Infrastructures are the large scale public systems, services, and facilities of a country that are
necessary for economic activity. They are accumulated through investment, usually by the
government. Added to Capital Stock. Research and development are aimed at refining the
production methods and improving the productivity of resources.
Research and development in new technology will improve the quality of physical and natural
capital, hence increasing productive capacity. For example Brazil enterprise of agricultural and
livestock research developed some new technologies in the 1990s’. A variety of cattle breeds and
soybeans have been developed suited for the local climate. This in turn attracted firm investing in
agricultural industry, for example putting in place the farm machinery, building and other forms
of physical capital needed to exploit the land. As a result the land productivity had been
improved significantly.
The increase in productivity and quality and quantity of factors of production due to R&D and
infrastructure can be shown on the following diagram. Increased productivity in the factors of
production increases the total output for the macro-economy, when all the resources are fully
employed. The long-run aggregate supply is therefore, shift to the right, given a higher level of
full employment level of output Yfe2.
Real GDP
Yfe1 Yfe2
(b)Evaluate the effectiveness of interventionist supply-side policies to achieve economic growth.
Interventionist supply-side policies aim at increase the quality and quantity of factors of
production and promote long-run production a possibility (potential growth) the possible effect
of the interventionist polices on growth is explained in part A already. In my opinion,
interventionist supply-side policies are often very effective in promoting growth in the short
period of time but the long-run effect may not be as good as its alternative policy: The market
based supply-side policy.
To begin with, since interventionist supply-side policies always have a specific target, the short
run effect on increasing the real output and real income is often very significant. For example
the Brazilian government in the 2010s’ targets energy sectors of the businesses and meanwhile
lunched an industrial reform: tax allowance and subsides are provided to the firms doing export.

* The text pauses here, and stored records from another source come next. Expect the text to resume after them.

[src/rtl/timer_cmd_pkg.sv]
// constants shared by the command port ends
package timer_cmd_pkg;
  localparam int NCNT = 5;
  // command top bits
  localparam logic [2:0] OP_PTR = 3'h0;
  localparam logic [2:0] OP_ARM = 3'h1;
  localparam logic [2:0] OP_LOAD = 3'h2;
  localparam logic [2:0] OP_LDARM = 3'h3;
  localparam logic [2:0] OP_DISSAVE = 3'h4;
  localparam logic [2:0] OP_SAVE = 3'h5;
  localparam logic [2:0] OP_DISARM = 3'h6;
  localparam logic [2:0] OP_MISC = 3'h7;
  // sub codes under OP_MISC, bits 4:3
  localparam logic [1:0] SUB_CLR = 2'h0;
  localparam logic [1:0] SUB_SET = 2'h1;
  localparam logic [1:0] SUB_STEP = 2'h2;
  // whole-code master mode commands
  localparam logic [7:0] CMD_SEQ_OFF = 8'he8;
  localparam logic [7:0] CMD_SEQ_ON = 8'he0;
  localparam logic [7:0] CMD_WIDE = 8'hef;
  localparam logic [7:0] CMD_NARROW = 8'he7;
  localparam logic [7:0] CMD_DIVIDED_FREQUENCY_OUTPUT_OFF = 8'hee;
  localparam logic [7:0] CMD_DIVIDED_FREQUENCY_OUTPUT_ON = 8'he6;
  localparam logic [7:0] CMD_MRESET = 8'hff;
  // master mode fields
  localparam int MM_SEQ = 14;
  localparam int MM_WIDE = 13;
  localparam int MM_FGATE = 12;
  localparam int MM_DIV_LSB = 8;
  localparam logic [15:0] MM_RESET = 16'h0000;
  // counter mode fields
  localparam int CM_DIR = 3;
  localparam logic [2:0] OUT_TC = 3'h1;
  localparam logic [15:0] CM_RESET = 16'h0b00;
  // data pointer
  localparam logic [2:0] GRP_BAD0 = 3'h0;
  localparam logic [2:0] GRP_BAD1 = 3'h6;
  localparam logic [2:0] GRP_CTRL = 3'h7;
  localparam logic [2:0] GRP_FIRST = 3'h1;
  localparam logic [2:0] GRP_LAST = 3'h5;
  localparam logic [1:0] EL_MODE = 2'h0;
  localparam logic [1:0] EL_LOAD = 2'h1;
  localparam logic [1:0] EL_HOLD = 2'h2;
  // host register offsets
  localparam logic [3:0] ADDR_CMD = 4'h0;
  localparam logic [3:0] ADDR_DATA = 4'h4;
  localparam logic [3:0] ADDR_STAT = 4'h8;
  localparam logic [1:0] RESP_OKAY = 2'h0;
  localparam logic [1:0] RESP_SLVERR = 2'h2;
endpackage

[src/rtl/cmd_port_if.sv]
// command port between host controller and timing controller
`timescale 1ns/1ps
interface cmd_port_if;
  logic wrStb;
  logic isCmd;
  logic [15:0] wrData;
  logic rdStb;
  logic [15:0] rdData;
  logic seqDisable;
  logic wideBus;
  logic freqGateOff;
  modport device(input wrStb, isCmd, wrData, rdStb,
    output rdData, seqDisable, wideBus, freqGateOff);
  modport host(output wrStb, isCmd, wrData, rdStb,
    input rdData, seqDisable, wideBus, freqGateOff);
endinterface

[src/rtl/counter_unit.sv]
// one counter with its mode, load and hold registers
`timescale 1ns/1ps
module counter_unit (
  // clock
  input wire logic ref_clk,
  input wire logic rstn,
  input wire logic ce,
  // pins
  input wire logic srcPin,
  input wire logic gatePin,
  output logic outPin,
  // commands
  input wire logic doArm,
  input wire logic doDisarm,
  input wire logic doSave,
  input wire logic doLoad,
  input wire logic doStep,
  input wire logic doSetOut,
  input wire logic doClrOut,
  input wire logic doReset,
  // register writes and contents
  input wire logic wrMode,
  input wire logic wrLoad,
  input wire logic wrHold,
  input wire logic [15:0] wrData,
  output logic [15:0] modeReg,
  output logic [15:0] loadReg,
  output logic [15:0] holdReg
);
  import timer_cmd_pkg::*;
  logic srcMeta, srcSync, srcLast, gateMeta, gateSync;
  logic armed_reg, pend_reg, tc_reg, toggle_reg;
  logic [15:0] value_reg, value_next;
  logic srcCount, countEv;

  always_ff @(posedge ref_clk or negedge rstn) begin
    if (!rstn) begin
      srcMeta <= 1'b0;
      srcSync <= 1'b0;
      srcLast <= 1'b0;
      gateMeta <= 1'b0;
      gateSync <= 1'b0;
    end else if (ce) begin
      srcMeta <= srcPin;
      srcSync <= srcMeta;
      srcLast <= srcSync;
      gateMeta <= gatePin;
      gateSync <= gateMeta;
    end
  end

  assign srcCount = srcSync & ~srcLast & gateSync & armed_reg;
  assign countEv = srcCount | doStep;
  assign value_next = modeReg[CM_DIR] ? value_reg + 16'h0001 :
    value_reg - 16'h0001;

  always_ff @(posedge ref_clk or negedge rstn) begin
    if (!rstn) begin
      value_reg <= 16'h0000;
      tc_reg <= 1'b0;
    end else if (ce) begin
      if (doReset) begin
        value_reg <= 16'h0000;
        tc_reg <= 1'b0;
      end else if (doLoad) begin
        value_reg <= loadReg;
        tc_reg <= 1'b0;
      end else if (countEv) begin
        value_reg <= tc_reg ? loadReg : value_next;
        tc_reg <= ~tc_reg & (value_next == 16'h0000);
      end
    end
  end

  always_ff @(posedge ref_clk or negedge rstn) begin
    if (!rstn) begin
      armed_reg <= 1'b0;
      pend_reg <= 1'b0;
    end else if (ce) begin
      if (doReset) begin
        armed_reg <= 1'b0;
        pend_reg <= 1'b0;
      end else if (doArm) begin
        armed_reg <= 1'b1;
        pend_reg <= 1'b0;
      end else if (doDisarm && tc_reg) begin
        pend_reg <= 1'b1;
      end else if (doDisarm || (pend_reg && !tc_reg)) begin
        armed_reg <= 1'b0;
        pend_reg <= 1'b0;
      end
    end
  end

  always_ff @(posedge ref_clk or negedge rstn) begin
    if (!rstn) begin
      modeReg <= CM_RESET;
      loadReg <= 16'h0000;
      holdReg <= 16'h0000;
    end else if (ce) begin
      if (doReset) begin
        modeReg <= CM_RESET;
        loadReg <= 16'h0000;
        holdReg <= 16'h0000;
      end else begin
        if (wrMode)
          modeReg <= wrData;
        if (wrLoad)
          loadReg <= wrData;
        if (doSave)
          holdReg <= value_reg;
        else if (wrHold)
          holdReg <= wrData;
      end
    end
  end

  always_ff @(posedge ref_clk or negedge rstn) begin
    if (!rstn) begin
      toggle_reg <= 1'b0;
      outPin <= 1'b0;
    end else if (ce) begin
      if (doReset)
        toggle_reg <= 1'b0;
      else if (doSetOut)
        toggle_reg <= 1'b1;
      else if (doClrOut)
        toggle_reg <= 1'b0;
      outPin <= (modeReg[2:0] == OUT_TC) ? tc_reg : toggle_reg;
    end
  end
endmodule

[src/rtl/timer_command_decoder.sv]
// command decoder and register access of the five counter timer
//
// Function
// - disarm stops selected counters, deferred while in terminal count
// - counter in terminal count leaves it first
// - disarmed counter still loads, saves, rearms
// - save copies counter value into hold
// - disarm-and-save equals disarm then save
// - set output toggle for counter 1..5
// - clear output toggle for counter 1..5
// - step counts one, direction bit chooses
// - step works on disarmed counter too
// - load pointer element, group, set byte pointer
// - pointer loads only for legal groups
// - code e8 sets sequencing disable bit
// - code e0 clears sequencing disable bit
// - pointer advances unless sequencing disabled or group is control
// - master mode bits writable as whole word
// - code ef selects sixteen bit bus
// - code e7 selects two byte transfers
// - code ee holds frequency output low
// - code e6 drives divided frequency out
// - frequency output may glitch when gated
// - counting needs arming and gate enable
// - master reset clears registers, modes 0b00
`timescale 1ns/1ps
module timer_command_decoder #(
  parameter int NUM_COUNTERS = 5
) (
  // clock and reset
  input wire logic ref_clk,
  input wire logic rstn,
  input wire logic ce,
  // command port
  cmd_port_if.device port,
  // counter pins
  input wire logic [NUM_COUNTERS-1:0] countSource,
  input wire logic [NUM_COUNTERS-1:0] countGate,
  output logic [NUM_COUNTERS-1:0] counterOutputPin,
  output logic dividedFrequencyOutput
);
  import timer_cmd_pkg::*;

  if (NUM_COUNTERS < 1 || NUM_COUNTERS > NCNT) begin : g_chk
    $error("NUM_COUNTERS must lie in 1..5");
  end

  function automatic logic [NUM_COUNTERS-1:0] numDecode(
    input logic [2:0] n);
    logic [NUM_COUNTERS-1:0] r;
    r = '0;
    for (int i = 0; i < NUM_COUNTERS; i++)
      if (n == 3'(i + 1))
        r[i] = 1'b1;
    return r;
  endfunction

  logic [7:0] cmdCode;
  logic [2:0] opTop;
  logic [NUM_COUNTERS-1:0] sel, numSel, grpHit;
  logic cmdStb, dataWrStb, dataRdStb, isMisc, mreset;
  logic [15:0] mm_reg, lowByte_reg, accWord, rdWord;
  logic [1:0] elem_reg;
  logic [2:0] grp_reg;
  logic bytePtr_reg, accGo, accLast, wide;
  logic [3:0] div_reg;
  logic freqTog_reg;
  logic [NUM_COUNTERS-1:0] cArm, cDis, cSave, cLoad, cStep, cSet, cClr;
  logic [NUM_COUNTERS-1:0] cWrMode, cWrLoad, cWrHold;
  logic [15:0] cMode [NUM_COUNTERS];
  logic [15:0] cLoadR [NUM_COUNTERS];
  logic [15:0] cHold [NUM_COUNTERS];

  // one strobe is one command
  assign cmdStb = port.wrStb & port.isCmd;
  assign dataWrStb = port.wrStb & ~port.isCmd;
  assign dataRdStb = port.rdStb;
  assign cmdCode = port.wrData[7:0];
  assign opTop = cmdCode[7:5];
  assign sel = cmdCode[NUM_COUNTERS-1:0];
  assign isMisc = cmdStb & (opTop == OP_MISC);
  assign mreset = cmdStb & (cmdCode == CMD_MRESET);
  assign numSel = numDecode(cmdCode[2:0]);
  assign grpHit = numDecode(grp_reg);
  assign wide = mm_reg[MM_WIDE];

  assign cArm = (cmdStb && (opTop == OP_ARM || opTop == OP_LDARM)) ?
    sel : '0;
  assign cLoad = (cmdStb && (opTop == OP_LOAD || opTop == OP_LDARM)) ?
    sel : '0;
  assign cDis = (cmdStb && (opTop == OP_DISARM || opTop == OP_DISSAVE)) ?
    sel : '0;
  assign cSave = (cmdStb && (opTop == OP_SAVE || opTop == OP_DISSAVE)) ?
    sel : '0;
  assign cSet = (isMisc && cmdCode[4:3] == SUB_SET) ? numSel : '0;
  assign cClr = (isMisc && cmdCode[4:3] == SUB_CLR) ? numSel : '0;
  assign cStep = (isMisc && cmdCode[4:3] == SUB_STEP) ? numSel : '0;

  // narrow bus: first byte is low half, second completes the word
  assign accWord = wide ? port.wrData : {port.wrData[7:0], lowByte_reg[7:0]};
  assign accLast = wide | ~bytePtr_reg;
  assign accGo = dataWrStb & accLast;
  assign cWrMode = (accGo && elem_reg == EL_MODE) ? grpHit : '0;
  assign cWrLoad = (accGo && elem_reg == EL_LOAD) ? grpHit : '0;
  assign cWrHold = (accGo && elem_reg == EL_HOLD) ? grpHit : '0;

  for (genvar i = 0; i < NUM_COUNTERS; i++) begin : g_cnt
    counter_unit u_cnt (
      .ref_clk(ref_clk),
      .rstn(rstn),
      .ce(ce),
      .srcPin(countSource[i]),
      .gatePin(countGate[i]),
      .outPin(counterOutputPin[i]),
      .doArm(cArm[i]),
      .doDisarm(cDis[i]),
      .doSave(cSave[i]),
      .doLoad(cLoad[i]),
      .doStep(cStep[i]),
      .doSetOut(cSet[i]),
      .doClrOut(cClr[i]),
      .doReset(mreset),
      .wrMode(cWrMode[i]),
      .wrLoad(cWrLoad[i]),
      .wrHold(cWrHold[i]),
      .wrData(accWord),
      .modeReg(cMode[i]),
      .loadReg(cLoadR[i]),
      .holdReg(cHold[i])
    );
  end

  // master mode register
  always_ff @(posedge ref_clk or negedge rstn) begin
    if (!rstn) begin
      mm_reg <= MM_RESET;
    end else if (ce) begin
      if (mreset)
        mm_reg <= MM_RESET;
      else if (accGo && grp_reg == GRP_CTRL && elem_reg == EL_MODE)
        mm_reg <= accWord;
      else if (isMisc) begin
        case (cmdCode)
          CMD_SEQ_OFF: mm_reg[MM_SEQ] <= 1'b1;
          CMD_SEQ_ON: mm_reg[MM_SEQ] <= 1'b0;
          CMD_WIDE: mm_reg[MM_WIDE] <= 1'b1;
          CMD_NARROW: mm_reg[MM_WIDE] <= 1'b0;
          CMD_DIVIDED_FREQUENCY_OUTPUT_OFF: mm_reg[MM_FGATE] <= 1'b1;
          CMD_DIVIDED_FREQUENCY_OUTPUT_ON: mm_reg[MM_FGATE] <= 1'b0;
          default: mm_reg <= mm_reg;
        endcase
      end
    end
  end

  // data pointer
  always_ff @(posedge ref_clk or negedge rstn) begin
    if (!rstn) begin
      elem_reg <= EL_MODE;
      grp_reg <= GRP_FIRST;
      bytePtr_reg <= 1'b1;
      lowByte_reg <= 16'h0000;
    end else if (ce) begin
      if (cmdStb && opTop == OP_PTR) begin
        if (cmdCode[2:0] != GRP_BAD0 && cmdCode[2:0] != GRP_BAD1) begin
          elem_reg <= cmdCode[4:3];
          grp_reg <= cmdCode[2:0];
          bytePtr_reg <= 1'b1;
        end
      end else if (dataWrStb || dataRdStb) begin
        if (!wide && bytePtr_reg) begin
          bytePtr_reg <= 1'b0;
          lowByte_reg <= {8'h00, port.wrData[7:0]};
        end else begin
          bytePtr_reg <= 1'b1;
          if (!mm_reg[MM_SEQ] && grp_reg != GRP_CTRL) begin
            if (elem_reg != EL_HOLD) begin
              elem_reg <= elem_reg + 2'h1;
            end else begin
              elem_reg <= EL_MODE;
              grp_reg <= (grp_reg == GRP_LAST) ? GRP_FIRST :
                grp_reg + 3'h1;
            end
          end
        end
      end
    end
  end

  always_comb begin
    rdWord = 16'h0000;
    if (grp_reg == GRP_CTRL && elem_reg == EL_MODE)
      rdWord = mm_reg;
    for (int i = 0; i < NUM_COUNTERS; i++)
      if (grpHit[i])
        case (elem_reg)
          EL_MODE: rdWord = cMode[i];
          EL_LOAD: rdWord = cLoadR[i];
          EL_HOLD: rdWord = cHold[i];
          default: rdWord = 16'h0000;
        endcase
  end

  always_ff @(posedge ref_clk or negedge rstn) begin
    if (!rstn)
      port.rdData <= 16'h0000;
    else if (ce && dataRdStb)
      port.rdData <= wide ? rdWord :
        {8'h00, bytePtr_reg ? rdWord[7:0] : rdWord[15:8]};
  end

  // frequency divider, ratio 0 meaning sixteen
  always_ff @(posedge ref_clk or negedge rstn) begin
    if (!rstn) begin
      div_reg <= 4'h0;
      freqTog_reg <= 1'b0;
      dividedFrequencyOutput <= 1'b0;
    end else if (ce) begin
      if (div_reg == mm_reg[MM_DIV_LSB+:4] - 4'h1) begin
        div_reg <= 4'h0;
        freqTog_reg <= ~freqTog_reg;
      end else begin
        div_reg <= div_reg + 4'h1;
      end
      dividedFrequencyOutput <= ~mm_reg[MM_FGATE] & freqTog_reg;
    end
  end

  assign port.seqDisable = mm_reg[MM_SEQ];
  assign port.wideBus = mm_reg[MM_WIDE];
  assign port.freqGateOff = mm_reg[MM_FGATE];
endmodule

[src/flat_wrapper.sv]
// flat-port wrapper written by rule: the top's interface ports become plain ports
module timer_command_decoder_flat import timer_cmd_pkg::*;
#(
  parameter int NUM_COUNTERS = 5
)
  (ref_clk, rstn, ce, countSource, countGate, counterOutputPin, dividedFrequencyOutput, port_wrStb, port_isCmd, port_wrData, port_rdStb, port_rdData, port_seqDisable, port_wideBus, port_freqGateOff);
  cmd_port_if port_i ();
  input wire logic ref_clk;
  input wire logic rstn;
  input wire logic ce;
  input wire logic [NUM_COUNTERS-1:0] countSource;
  input wire logic [NUM_COUNTERS-1:0] countGate;
  output logic [NUM_COUNTERS-1:0] counterOutputPin;
  output logic dividedFrequencyOutput;
  input wire logic [$bits(port_i.wrStb)-1:0] port_wrStb;
  input wire logic [$bits(port_i.isCmd)-1:0] port_isCmd;
  input wire logic [$bits(port_i.wrData)-1:0] port_wrData;
  input wire logic [$bits(port_i.rdStb)-1:0] port_rdStb;
  output wire logic [$bits(port_i.rdData)-1:0] port_rdData;
  output wire logic [$bits(port_i.seqDisable)-1:0] port_seqDisable;
  output wire logic [$bits(port_i.wideBus)-1:0] port_wideBus;
  output wire logic [$bits(port_i.freqGateOff)-1:0] port_freqGateOff;
  assign port_i.wrStb = port_wrStb;
  assign port_i.isCmd = port_isCmd;
  assign port_i.wrData = port_wrData;
  assign port_i.rdStb = port_rdStb;
  assign port_rdData = port_i.rdData;
  assign port_seqDisable = port_i.seqDisable;
  assign port_wideBus = port_i.wideBus;
  assign port_freqGateOff = port_i.freqGateOff;
  timer_command_decoder #(.NUM_COUNTERS(NUM_COUNTERS)) u_core (.ref_clk(ref_clk), .rstn(rstn), .ce(ce), .port(port_i), .countSource(countSource), .countGate(countGate), .counterOutputPin(counterOutputPin), .dividedFrequencyOutput(dividedFrequencyOutput));
endmodule
[config.mk]
export PLATFORM = sky130hd
export DESIGN_NAME = timer_command_decoder_flat
export DESIGN_NICKNAME = d
export VERILOG_FILES = /design/src/rtl/timer_cmd_pkg.sv /design/src/rtl/cmd_port_if.sv /design/src/rtl/counter_unit.sv /design/src/rtl/timer_command_decoder.sv /design/src/flat_wrapper.sv
export SDC_FILE = /design/constraint.sdc
export NUM_CORES = 1
export LEC_CHECK = 0
export ABC_AREA = 1
export BUFFER_PORTS_ARGS = -buffer_cell sky130_fd_sc_hd__buf_2
export CAP_MARGIN = 0
export CORE_UTILIZATION = 50
export CTS_CLUSTER_SIZE = 12
export DETAILED_ROUTE_END_ITERATION = 10
export HOLD_SLACK_MARGIN = 0.06
export PLACE_DENSITY_LB_ADDON = 0.3
export SLEW_MARGIN = 20
export SYNTH_ARGS = -nofsm -noshare
export SYNTH_HDL_FRONTEND = slang
export SYNTH_SLANG_ARGS = --single-unit
[constraint.sdc]
create_clock -name ref_clk -period 2.75 [get_ports ref_clk]
set_input_delay 0.1375 -clock ref_clk [delete_from_list [all_inputs] [get_ports ref_clk]]
set_output_delay 0.1375 -clock ref_clk [all_outputs]
set_load 0.005 [all_outputs]
==> run_results.csv <==
group,metric,value,unit
logic_synthesis,synth_top_cell_by_area,"dfrtp_1",
cells_and_area,final_area,0.0291,mm2
timing,hold-worst-slack,0.133,ns
power_and_ir_drop,power_frac_clock,18.9,%
timing,slew_viol_final,0,
setup_path,cp.arrival,3.02,ns
logic_synthesis,synth_compound_area_share,17.4,%
power_and_ir_drop,power.density,1170,mW/mm2
power_and_ir_drop,p_seq_share,30.6,%
logic_synthesis,yosys_warnings,0,
logic_synthesis,ys.flop_type,"dfrtp_1",
drt,first_iter_violations,3077,
die,ioPinCount,57,
logic_synthesis,yosysSeqAreaShare,41.3,%
logic_synthesis,synth.avg_cell_area,7.26,um2
timing,hold_violations,0,
clock_network,cts_buffer_depth,3,
status,status,"finished, final reports clean",
global_routing,grt_max_degree,81,
timing,worst_pin_slew,1.03,ns
logic_synthesis,ys_async_sr_fraction,100,%
die,fp.dieH,228,um
drt,viasPerCell,5.80,
setup_path,worstSetupPathType,"flip-flop to flip-flop",
setup_path,rr_worst_depth,11,
drt,dr_total_vias,25300,
logic_synthesis,synth_commonest_cells,"nand2_1, dfrtp_1, inv_1",
clock_network,insertion_delay,0.59,ns
power_and_ir_drop,swShare,45.7,%
timing,max_freq,392,MHz
drt,drc,0,
logic_synthesis,synth_edf_count,0,
placed_design,port_buffers,56,
logic_synthesis,synth_seq_cells,422,
drt,wl,91600,um
power_and_ir_drop,p_int,18.5,mW
placed_design,pre_cts_slack,0.180,ns
setup_path,critical_path.max_fanout,11,
setup_path,r2r-start,"u_core.g_cnt[0].u_cnt.modeReg[3]$_DFFE_PN0P_",
flow_run,drv_cap,0,
setup_path,startpoint_type,"flip-flop",
logic_synthesis,synth-adder-area-share,4.25,%
cells_and_area,syn_to_final_growth,13.5,%
die,num_rows,82,
logic_synthesis,postSynthCellCount,3531,
global_routing,grt_usage,35.3,%
clock_network,cts_root_buffer,"clkbuf_16",
clock_network,clk_pin_slew,0.06,ns
power_and_ir_drop,netSwitchingPower,15.6,mW
clock_network,cts_tree,"yes",
die,die_area,0.0521,mm2
placed_design,dpl_cell_area,0.0272,mm2
global_routing,antenna_found_initial,1,
timing,relSlewSlack,31.1,%
logic_synthesis,synthSimpleGateAreaFrac,26.7,%
logic_synthesis,synth_top_area_share,39.6,%
die,initial_utilization,50.9,%
timing,finalCritPeriodShare,92.7,%
power_and_ir_drop,cellLeakagePower,14.7,nW
clock_network,h-tree-depth,2,
die,coreArea,0.0504,mm2
global_routing,grt_pass1_vias,23900,
logic_synthesis,synth_xor_area_share,1.13,%
drt,firstDrtPassIters,6,
placed_design,dp_hpwl,66800,um
setup_path,endpoint_kind,"flip-flop",
cells_and_area,fin_util,57.7,%
setup_path,r2r_setup_slack,0.20,ns
global_routing,grt_pass1_wl,141000,um
power_and_ir_drop,share_comb_of_total_power,50.5,%
logic_synthesis,muxShareOfSynthArea,0.586,%
logic_synthesis,synth_top_family_by_area,"simple AND/OR/NAND/NOR gates",
cells_and_area,nets,3767,
cells_and_area,drive_above_1_share,9.80,%
logic_synthesis,synth.most_common_cell,"nand2_1",
global_routing,overflow,0,
timing,setup_viol,0,
setup_path,timing.rr.end,"u_core.g_cnt[0].u_cnt.tc_reg$_DFFE_PN0P_",
timing,setup_slack,0.201,ns
power_and_ir_drop,peakVddDrop,0.672,mV
die,die_w,228,um
logic_synthesis,synth_cell_types,58,
timing,period_minus_slack,2.55,ns
timing,finalClockSkew,0.0244,ns
hold_path,min_path_type,"input port to async pin",
setup_path,crit_required,3.22,ns
logic_synthesis,synthTopCellsByArea,"dfrtp_1, nand2_1, o21ai_0, inv_1, ha_1",
logic_synthesis,syn_area,0.0256,mm2
cells_and_area,nFillCells,4735,
drt,final_antenna_net_count,0,
clock_network,clock_sinks,422,
placed_design,routabilityCongestion,1.05,
logic_synthesis,synth_nets,3647,
drt,wl_per_cell,21.0,um
clock_network,cts-buffers-inserted,46,
## power groups by stage
stage                     Combinational (mW)  Clock [mW]  Sequential (mW)
after CTS                               16.8        6.44             10.3
final                                   17.2        6.43             10.4
after floorplan                         12.1           0             9.76
after detailed placement                16.6           0             10.4
after global routing                    19.3        6.68             10.7
after global placement                  16.4           0             10.4
## how the worst max path moves through the flow
stage | slack, ns | cells past startpoint | endpoint | start
2_1_floorplan | 0.65 | 14 | u_core.g_cnt[4].u_cnt.value_reg[15]$_DFFE_PN0P_ | u_core.g_cnt[4].u_cnt.modeReg[3]$_DFFE_PN0P_
3_3_place_gp | 0.22 | 12 | u_core.g_cnt[1].u_cnt.tc_reg$_DFFE_PN0P_ | u_core.g_cnt[1].u_cnt.modeReg[3]$_DFFE_PN0P_
3_5_place_dp | 0.18 | 15 | u_core.g_cnt[3].u_cnt.tc_reg$_DFFE_PN0P_ | u_core.g_cnt[3].u_cnt.modeReg[3]$_DFFE_PN0P_
4_1_cts | 0.17 | 15 | u_core.g_cnt[3].u_cnt.tc_reg$_DFFE_PN0P_ | u_core.g_cnt[3].u_cnt.modeReg[3]$_DFFE_PN0P_
5_1_grt | -0.0007 | 12 | u_core.g_cnt[0].u_cnt.value_reg[13]$_DFFE_PN0P_ | u_core.g_cnt[0].u_cnt.modeReg[3]$_DFFE_PN0P_
6_report | 0.20 | 11 | u_core.g_cnt[0].u_cnt.tc_reg$_DFFE_PN0P_ | u_core.g_cnt[0].u_cnt.modeReg[3]$_DFFE_PN0P_
## timing repair
| action | CTS | global route |
|---|---|---|
| endpoints found under the hold margin | 101 | 0 |
| setup buffers | 0 | 13 |
| resized for setup | 0 | 6 |
| hold buffers | 18 | 0 |
| endpoints found under the setup margin | 0 | 20 |
## through the flow
stage	instances	setup TNS, ns	power, mW
final	4357	0	34.0
after global placement	4242	0	26.8
after global routing	4356	-0.000724	36.7
after CTS	4341	0	33.5
after floorplan	3531	0	21.9
after detailed placement	4242	0	27.0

The short-run aggregate supply increases due to cost reduction and the Brazilian economy enjoys
quite a few years of high-speed economic growth.
However, when a government constantly running budget deficit to spend on infrastructure and
education or give key industries tax credit or subsidies, a large proportion of the tax revenue
will be spent on debt-servicing and repayments; this in turn may weaken the ability of
government intervention in promoting long-run growth. In the case of Brazil, from the year
2016 to year 2017, the economic growth rate gets close to zero, when government stopped using
interventionist policies to support the export and energy sectors, the firms having a long-time
dependence on the subsidies and tax allowance will not be able to remain competitive and
productively efficient. The higher costs of production forced many firms to shut down.
In conclusion, interventionist supply-side policies are often very effective in promoting growth in
the short period of time but the long-run effect may not be as good as its alternative policy: The
market based supply-side policy. The key reason is that market-based policies are always
centralized on competition and therefore, will improve the productivity of resources. In addition,
when take into account the side-effect of a policy in promoting growth, interventionist is
considered to be superior over other macro policies.